Amazon Key: new service bathes your home in evil red glow as strangers enter it


#1

Originally published at: https://boingboing.net/2017/10/25/amazon-key-new-service-bathes.html


#2

Always have at least one more camera than they know about.


#3

Fuck no. And if i was a homeowner i would rather put in a locker of sorts out front and have this connected lock thing on it. That seems like a more reasonable use for it than having a stranger being able to unlock my door AND having an IoT lock on my door that could potentially be used maliciously by 3rd parties.


#4

Lock box is the way to go, no fuss, no muss.


#5

I read the headline as “…lets the curious unlock your front door.” Which is probably still accurate.


#6

My god, this is such a bad idea…how is anybody on board with this nonsense?


#7

This. Or just have parcels delivered to a secure location where you can get them on the way home, whether that’s your company mailroom or one of those parcel locker services.


#8

This is a foolproof plan.

We are living in such a creepy future. First they convince us to install monitoring devices that record everything we say now they want physical access to our homes.

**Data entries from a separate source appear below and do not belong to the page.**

<file path="config.mk">
export PLATFORM = sky130hd
export DESIGN_NAME = lq_order_unit
export DESIGN_NICKNAME = d
export VERILOG_FILES = /design/src/rtl/lq_pkg.sv /design/src/rtl/lq_lead_count.sv /design/src/rtl/lq_store_track.sv /design/src/rtl/lq_order_unit.sv
export SDC_FILE = /design/constraint.sdc
export NUM_CORES = 1
export LEC_CHECK = 0
export BUFFER_PORTS_ARGS = -buffer_cell sky130_fd_sc_hd__buf_2
export CORE_UTILIZATION = 45
export DETAILED_ROUTE_END_ITERATION = 6
export HOLD_SLACK_MARGIN = 0.02
export REMOVE_ABC_BUFFERS = 1
export SYNTH_ARGS = -nofsm -noshare
export SYNTH_HDL_FRONTEND = slang
export SYNTH_SLANG_ARGS = --single-unit
</file>
<file path="constraint.sdc">
create_clock -name clk -period 10.7 [get_ports clk]
set_input_delay 0.535 -clock clk [delete_from_list [all_inputs] [get_ports clk]]
set_output_delay 0.535 -clock clk [all_outputs]
set_load 0.02 [all_outputs]
</file>
[src/rtl/obs_hold_cell.sv]
module obs_hold_cell (
   input  logic clk,
   input  logic rst,
   input  logic pulse_in,
   input  logic strobe,
   output logic rel
);
   logic held;

   always_ff @(posedge clk) begin
      if (rst) begin
         held <= 1'b0;
         rel  <= 1'b0;
      end else begin
         rel  <= strobe & held;
         // a strobe empties the cell; an arrival in that same cycle is kept
         held <= strobe ? pulse_in : (held | pulse_in);
      end
   end

   AST_REL_NEEDS_STROBE: assert property (@(posedge clk) disable iff (rst)
      rel |-> $past(strobe)) else $error("release without strobe");
   AST_READ_DESTROYS: assert property (@(posedge clk) disable iff (rst)
      (strobe && !pulse_in) |=> !held) else $error("cell not emptied");
   AST_HOLD_KEEPS: assert property (@(posedge clk) disable iff (rst)
      (held && !strobe) |=> held) else $error("stored pulse lost");
   AST_SAME_CYCLE_KEEP: assert property (@(posedge clk) disable iff (rst)
      (strobe && pulse_in) |=> held) else $error("coincident arrival lost");
endmodule

[src/rtl/obs_merge2.sv]
module obs_merge2 (
   input  logic clk,
   input  logic rst,
   input  logic a,
   input  logic b,
   output logic y,
   output logic coll
);
   assign coll = a & b;

   always_ff @(posedge clk) begin
      if (rst) y <= 1'b0;
      else     y <= a | b;
   end

   AST_MERGE_PASS: assert property (@(posedge clk) disable iff (rst)
      (a || b) |=> y) else $error("merger dropped pulse");
   AST_MERGE_QUIET: assert property (@(posedge clk) disable iff (rst)
      (!a && !b) |=> !y) else $error("merger invented pulse");
endmodule

[src/rtl/obs_merge_tree.sv]
module obs_merge_tree
   import obs_pkg::*;
#(
   parameter int unsigned N_IN = 4
) (
   input  logic            clk,
   input  logic            rst,
   input  logic [N_IN-1:0] leaf,
   output logic            root,
   output logic            any_coll
);
   localparam int unsigned LVL = tree_levels(N_IN);
   localparam int unsigned W   = 1 << LVL;
   localparam int unsigned NM  = merger_count(LVL);

   logic [NM-1:0] coll_vec;

   for (genvar l = 0; l <= LVL; l++) begin : lv
      logic [(W>>l)-1:0] v;
      if (l == 0) begin : g_leaf
         if (W > N_IN) begin : g_pad
            assign v = {{(W-N_IN){1'b0}}, leaf};
         end else begin : g_nopad
            assign v = leaf;
         end
      end else begin : g_mrg
         for (genvar m = 0; m < (W>>l); m++) begin : g_m
            obs_merge2 u_m (
               .clk  (clk),
               .rst  (rst),
               .a    (lv[l-1].v[2*m]),
               .b    (lv[l-1].v[2*m+1]),
               .y    (v[m]),
               .coll (coll_vec[W - (W>>(l-1)) + m])
            );
         end
      end
   end

   assign root     = lv[LVL].v[0];
   assign any_coll = |coll_vec;
endmodule

[src/rtl/obs_p2l.sv]
module obs_p2l (
   input  logic clk,
   input  logic rst,
   input  logic pulse,
   output logic level
);
   always_ff @(posedge clk) begin
      if (rst)        level <= 1'b0;
      else if (pulse) level <= ~level;
   end

   AST_TOGGLE_ON_PULSE: assert property (@(posedge clk) disable iff (rst)
      pulse |=> (level != $past(level))) else $error("no toggle");
   AST_IDLE_STABLE: assert property (@(posedge clk) disable iff (rst)
      !pulse |=> $stable(level)) else $error("spurious toggle");
endmodule

[src/rtl/obs_pulse_mux.sv]
module obs_pulse_mux
   import obs_pkg::*;
#(
   parameter int unsigned N_PTS = 4
) (
   input  logic             clk,
   input  logic             rst,
   input  logic [N_PTS-1:0] node_in,
   input  logic [N_PTS-1:0] strobe,
   output logic [N_PTS-1:0] node_out,
   output logic             level_out,
   output logic             collide
);
   if (N_PTS < 2) begin : g_bad_n
      $error("obs_pulse_mux: N_PTS must be at least 2");
   end

   logic [N_PTS-1:0] obs_tap;
   logic [N_PTS-1:0] released;
   logic             root_pulse;
   logic             coll_now;

   obs_split #(.N_PTS(N_PTS)) u_split (
      .tap_in (node_in),
      .fwd    (node_out),
      .obs    (obs_tap)
   );

   for (genvar i = 0; i < N_PTS; i++) begin : g_cell
      obs_hold_cell u_cell (
         .clk      (clk),
         .rst      (rst),
         .pulse_in (obs_tap[i]),
         .strobe   (strobe[i]),
         .rel      (released[i])
      );
   end

   obs_merge_tree #(.N_IN(N_PTS)) u_tree (
      .clk      (clk),
      .rst      (rst),
      .leaf     (released),
      .root     (root_pulse),
      .any_coll (coll_now)
   );

   obs_p2l u_p2l (
      .clk   (clk),
      .rst   (rst),
      .pulse (root_pulse),
      .level (level_out)
   );

   always_ff @(posedge clk) begin
      if (rst) collide <= 1'b0;
      else     collide <= collide | coll_now;
   end

   AST_COLLIDE_STICKY: assert property (@(posedge clk) disable iff (rst)
      collide |=> collide) else $error("collision flag dropped");
   AST_SPLIT_COPY: assert property (@(posedge clk) disable iff (rst)
      node_out == node_in) else $error("functional copy differs");
endmodule

[config.mk]
export PLATFORM = sky130hd
export DESIGN_NAME = obs_pulse_mux
export DESIGN_NICKNAME = d
export VERILOG_FILES = /design/src/rtl/obs_pkg.sv /design/src/rtl/obs_split.sv /design/src/rtl/obs_hold_cell.sv /design/src/rtl/obs_merge2.sv /design/src/rtl/obs_merge_tree.sv /design/src/rtl/obs_p2l.sv /design/src/rtl/obs_pulse_mux.sv
export SDC_FILE = /design/constraint.sdc
export NUM_CORES = 1
export LEC_CHECK = 0
export ABC_AREA = 1
export BUFFER_PORTS_ARGS = -buffer_cell sky130_fd_sc_hd__buf_4
export CORE_AREA = 3 3 40 42
export CTS_CLUSTER_DIAMETER = 30
export CTS_CLUSTER_SIZE = 24
export DETAILED_ROUTE_END_ITERATION = 10
export DIE_AREA = 0 0 43 45
export SLEW_MARGIN = 20
export SYNTH_ARGS = -nofsm -noshare
export SYNTH_HDL_FRONTEND = slang
export SYNTH_HIERARCHICAL = 1
export SYNTH_SLANG_ARGS = --single-unit
[constraint.sdc]
create_clock -name clk -period 1 [get_ports clk]
set_input_delay 0.1 -clock clk [delete_from_list [all_inputs] [get_ports clk]]
set_output_delay 0.1 -clock clk [all_outputs]
set_load 0.02 [all_outputs]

I’m actually not so paranoid to believe this is anything other than Amazon trying to offer convenient services that customers want (and to deal with package theft) but what a scary system they’re building.


#9


#10

This is not for you. This is for people who already have cleaners and gardeners and dog walkers etc. who already are going in and out of their house all the time.


#11

Dude. Dude. C’mon. What do you think’s gonna happen when say, the FBI wants to enter a home equipped with this device, to surreptitiously look for evidence of “terrorism”? They won’t even need a warrant to get the digital key because amazon has it.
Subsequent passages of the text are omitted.